[Records from a data collection]
····················

--- src/rtl/mvn_norm.sv ---
// mvn_norm: iterative vector normalizer: range fit, sum of squares, bit-pair
// square root and restoring divide per component. Depends on mvn_pkg.
module mvn_norm (
   input  logic                               clock,
   input  logic                               reset,
   input  logic                               start,
   input  logic signed [mvn_pkg::VEC_W-1:0]   vec_x,
   input  logic signed [mvn_pkg::VEC_W-1:0]   vec_y,
   input  logic signed [mvn_pkg::VEC_W-1:0]   vec_z,
   output logic                               done,
   output mvn_pkg::norm_res_type              res
);

   typedef enum logic [6:0] {
      N_IDLE   = 7'b0000001,
      N_SHIFT  = 7'b0000010,
      N_SQUARE = 7'b0000100,
      N_SQRT   = 7'b0001000,
      N_DLOAD  = 7'b0010000,
      N_DSTEP  = 7'b0100000,
      N_DONE   = 7'b1000000
   } nstate_type;

   localparam int NUM_W = mvn_pkg::FIT_W + mvn_pkg::QUO_W + 1;
   localparam int REM_W = mvn_pkg::ROOT_W + 2;

   nstate_type                        state_ff, state_in;
   logic [mvn_pkg::VEC_W-1:0]         m_ff [3];
   logic [mvn_pkg::VEC_W-1:0]         m_in [3];
   logic [2:0]                        neg_ff, neg_in;
   logic [4:0]                        cnt_ff, cnt_in;
   logic [1:0]                        k_ff, k_in;
   logic [mvn_pkg::SQ_W-1:0]          len2_ff, len2_in;
   logic [mvn_pkg::ROOT_W-1:0]        root_ff, root_in;
   logic [REM_W-1:0]                  rem_ff, rem_in;
   logic [mvn_pkg::QUO_W-1:0]         dnum_ff, dnum_in;
   logic [mvn_pkg::QUO_W-1:0]         q_ff, q_in;
   mvn_pkg::norm_res_type             res_ff, res_in;

   logic signed [mvn_pkg::VEC_W-1:0]  vin [3];
   logic [mvn_pkg::VEC_W-1:0]         mx;
   logic [2*mvn_pkg::FIT_W-1:0]       sq;
   logic [REM_W-1:0]                  rem_s, trial, rd, dv;
   logic [NUM_W-1:0]                  num;
   logic [mvn_pkg::QUO_W-1:0]         q_next;
   logic signed [mvn_pkg::NORM_W-1:0] qv;

   assign vin[0] = vec_x;
   assign vin[1] = vec_y;
   assign vin[2] = vec_z;

   always_comb begin
      mx = m_ff[0];
      if (m_ff[1] > mx) begin
         mx = m_ff[1];
      end
      if (m_ff[2] > mx) begin
         mx = m_ff[2];
      end
      sq     = m_ff[k_ff][mvn_pkg::FIT_W-1:0] * m_ff[k_ff][mvn_pkg::FIT_W-1:0];
      rem_s  = {rem_ff[mvn_pkg::ROOT_W-1:0], len2_ff[mvn_pkg::SQ_W-1 -: 2]};
      trial  = {root_ff, 2'b01};
      num    = {1'b0, m_ff[k_ff][mvn_pkg::FIT_W-1:0], {mvn_pkg::QUO_W{1'b0}}}
               + NUM_W'(root_ff);
      rd     = {rem_ff[REM_W-2:0], dnum_ff[mvn_pkg::QUO_W-1]};
      dv     = {1'b0, root_ff, 1'b0};
      q_next = {q_ff[mvn_pkg::QUO_W-2:0], (rd >= dv)};
      qv     = mvn_pkg::NORM_W'(q_next);
      if (neg_ff[k_ff]) begin
         qv = -qv;
      end
   end

   always_comb begin
      state_in = state_ff;
      m_in     = m_ff;
      neg_in   = neg_ff;
      cnt_in   = cnt_ff;
      k_in     = k_ff;
      len2_in  = len2_ff;
      root_in  = root_ff;
      rem_in   = rem_ff;
      dnum_in  = dnum_ff;
      q_in     = q_ff;
      res_in   = res_ff;
      case (state_ff)
         N_IDLE: begin
            if (start) begin
               for (int i = 0; i < 3; i++) begin
                  neg_in[i] = vin[i][mvn_pkg::VEC_W-1];
                  m_in[i]   = vin[i][mvn_pkg::VEC_W-1] ? mvn_pkg::VEC_W'(-vin[i])
                                                       : mvn_pkg::VEC_W'(vin[i]);
               end
               if (vin[0] == '0 && vin[1] == '0 && vin[2] == '0) begin
                  res_in   = '{x: '0, y: '0, z: '0, deg: 1'b1};
                  state_in = N_DONE;
               end else begin
                  state_in = N_SHIFT;
               end
            end
         end
         N_SHIFT: begin
            if (mx[mvn_pkg::VEC_W-1:mvn_pkg::FIT_W] != '0) begin
               for (int i = 0; i < 3; i++) begin
                  m_in[i] = m_ff[i] >> 1;
               end
            end else if (!mx[mvn_pkg::FIT_W-1]) begin
               for (int i = 0; i < 3; i++) begin
                  m_in[i] = m_ff[i] << 1;
               end
            end else begin
               len2_in  = '0;
               k_in     = '0;
               state_in = N_SQUARE;
            end
         end
         N_SQUARE: begin
            len2_in = len2_ff + mvn_pkg::SQ_W'(sq);
            if (k_ff == 2'd2) begin
               k_in     = '0;
               cnt_in   = '0;
               rem_in   = '0;
               root_in  = '0;
               state_in = N_SQRT;
            end else begin
               k_in = k_ff + 2'd1;
            end
         end
         N_SQRT: begin
            len2_in = len2_ff << 2;
            if (rem_s >= trial) begin
               rem_in  = rem_s - trial;
               root_in = {root_ff[mvn_pkg::ROOT_W-2:0], 1'b1};
            end else begin
               rem_in  = rem_s;
               root_in = {root_ff[mvn_pkg::ROOT_W-2:0], 1'b0};
            end
            cnt_in = cnt_ff + 5'd1;
            if (cnt_ff == 5'(mvn_pkg::ROOT_W - 1)) begin
               state_in = N_DLOAD;
            end
         end
         N_DLOAD: begin
            rem_in   = REM_W'(num[NUM_W-1:mvn_pkg::QUO_W]);
            dnum_in  = num[mvn_pkg::QUO_W-1:0];
            q_in     = '0;
            cnt_in   = '0;
            state_in = N_DSTEP;
         end
         N_DSTEP: begin
            rem_in  = (rd >= dv) ? rd - dv : rd;
            dnum_in = dnum_ff << 1;
            q_in    = q_next;
            cnt_in  = cnt_ff + 5'd1;
            if (cnt_ff == 5'(mvn_pkg::QUO_W - 1)) begin
               case (k_ff)
                  2'd0:    res_in.x = qv;
                  2'd1:    res_in.y = qv;
                  default: res_in.z = qv;
               endcase
               res_in.deg = 1'b0;
               if (k_ff == 2'd2) begin
                  state_in = N_DONE;
               end else begin
                  k_in     = k_ff + 2'd1;
                  state_in = N_DLOAD;
               end
            end
         end
         N_DONE: begin
            state_in = N_IDLE;
         end
         default: begin
            state_in = N_IDLE;
         end
      endcase
   end

   always_ff @(posedge clock) begin
      if (reset) begin
         state_ff <= N_IDLE;
      end else begin
         state_ff <= state_in;
      end
      m_ff    <= m_in;
      neg_ff  <= neg_in;
      cnt_ff  <= cnt_in;
      k_ff    <= k_in;
      len2_ff <= len2_in;
      root_ff <= root_in;
      rem_ff  <= rem_in;
      dnum_ff <= dnum_in;
      q_ff    <= q_in;
      res_ff  <= res_in;
   end

   assign done = (state_ff == N_DONE);
   assign res  = res_ff;

endmodule

--- config.mk ---
export PLATFORM = sky130hd
export DESIGN_NAME = mvn_norm
export DESIGN_NICKNAME = d
export VERILOG_FILES = /design/src/rtl/mvn_pkg.sv /design/src/rtl/mvn_norm.sv
export SDC_FILE = /design/constraint.sdc
export NUM_CORES = 2
export LEC_CHECK = 0
export ABC_AREA = 1
export ABC_CLOCK_PERIOD_IN_PS = 8500
export BUFFER_PORTS_ARGS = -buffer_cell sky130_fd_sc_hd__buf_4
export CAP_MARGIN = 5
export CORE_MARGIN = 2
export CORE_UTILIZATION = 29
export CTS_CLUSTER_DIAMETER = 50
export DETAILED_ROUTE_END_ITERATION = 10
export GPL_ROUTABILITY_DRIVEN = 0
export PLACE_DENSITY = 0.49
export SLEW_MARGIN = 20
export SYNTH_ARGS = -nofsm -noshare
export SYNTH_HDL_FRONTEND = slang
export SYNTH_SLANG_ARGS = --single-unit
--- constraint.sdc ---
create_clock -name clock -period 8.5 [get_ports clock]
set_clock_uncertainty 0.05 [all_clocks]
set_input_delay 1.7 -clock clock [delete_from_list [all_inputs] [get_ports clock]]
set_output_delay 1.7 -clock clock [all_outputs]
set_load 0.02 [all_outputs]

····················

■ **Goal of the exercise**: Of all the entries above, retype exactly the lines from the line with "m_in[i] = m_ff[i] << 1;" to the line with "if (rem_s >= trial) begin", both included, and no others.

■ **Solution for this problem**:
                  m_in[i] = m_ff[i] << 1;
               end
            end else begin
               len2_in  = '0;
               k_in     = '0;
               state_in = N_SQUARE;
            end
         end
         N_SQUARE: begin
            len2_in = len2_ff + mvn_pkg::SQ_W'(sq);
            if (k_ff == 2'd2) begin
               k_in     = '0;
               cnt_in   = '0;
               rem_in   = '0;
               root_in  = '0;
               state_in = N_SQRT;
            end else begin
               k_in = k_ff + 2'd1;
            end
         end
         N_SQRT: begin
            len2_in = len2_ff << 2;
            if (rem_s >= trial) begin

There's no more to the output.